Exercise brief: Go line by line through the data and copy those with the word "else".
—————
==> config.mk <==
export PLATFORM = sky130hd
export DESIGN_NAME = regs_wb
export DESIGN_NICKNAME = d
export VERILOG_FILES = /design/src/rtl/npc_pkg.sv /design/src/rtl/wb_fifo.sv /design/src/rtl/regs_wb.sv
export SDC_FILE = /design/constraint.sdc
export NUM_CORES = 1
export LEC_CHECK = 0
export ABC_AREA = 1
export CAP_MARGIN = 30
export CORE_ASPECT_RATIO = 0.7
export CORE_UTILIZATION = 56
export CTS_BUF_LIST = sky130_fd_sc_hd__clkbuf_4 sky130_fd_sc_hd__clkbuf_8
export DETAILED_ROUTE_END_ITERATION = 6
export GPL_TIMING_DRIVEN = 0
export PLACE_DENSITY = 0.88
export SETUP_SLACK_MARGIN = 0.05
export SYNTH_ARGS = -nofsm -noshare
export SYNTH_HDL_FRONTEND = slang
export SYNTH_HIERARCHICAL = 1
export SYNTH_SLANG_ARGS = --single-unit
==> constraint.sdc <==
create_clock -name clk -period 13.4 [get_ports clk]
set_clock_uncertainty 0.1 [all_clocks]
set_input_delay 2.68 -clock clk [delete_from_list [all_inputs] [get_ports clk]]
set_output_delay 2.68 -clock clk [all_outputs]
set_load 0.02 [all_outputs]
==> src/rtl/npc_pkg.sv <==
// rtl/npc_pkg.sv - shared widths and write-back entry types
package npc_pkg;
  localparam int XLEN = 64;
  localparam int NREG = 32;
  localparam int AW   = 5;

  typedef struct packed {
    logic [AW-1:0]   rd;
    logic [XLEN-1:0] data;
  } wb_entry_t;

  // Output-stage source tag; only load writes retire scoreboard entries
  typedef enum logic {
    WB_SRC_ALU = 1'b0,
    WB_SRC_LD  = 1'b1
  } wb_src_t;
endpackage

==> src/rtl/wb_fifo.sv <==
// rtl/wb_fifo.sv - synchronous FIFO of write-back entries
module wb_fifo
  import npc_pkg::*;
#(
  parameter int DEPTH = 2
) (
  input  logic      clk,
  input  logic      rst_n,
  input  logic      push,
  input  wb_entry_t din,
  input  logic      pop,
  output logic      full,
  output logic      empty,
  output wb_entry_t head
);
  localparam int PW = $clog2(DEPTH);
  localparam int CW = PW + 1;

  wb_entry_t     mem [DEPTH];
  logic [PW-1:0] wptr;
  logic [PW-1:0] rptr;
  logic [CW-1:0] count;

  always_ff @(posedge clk or negedge rst_n) begin
    if (!rst_n) begin
      wptr  <= '0;
      rptr  <= '0;
      count <= '0;
    end else begin
      if (push) wptr <= wptr + PW'(1);
      if (pop)  rptr <= rptr + PW'(1);
      if (push && !pop)      count <= count + CW'(1);
      else if (pop && !push) count <= count - CW'(1);
    end
  end

  // Storage needs no reset: count gates every read
  always_ff @(posedge clk) begin
    if (push) mem[wptr] <= din;
  end

  assign full  = (count == CW'(DEPTH));
  assign empty = (count == '0);
  assign head  = mem[rptr];
endmodule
—————
Result of this task:
    end else begin
      else if (pop && !push) count <= count - CW'(1);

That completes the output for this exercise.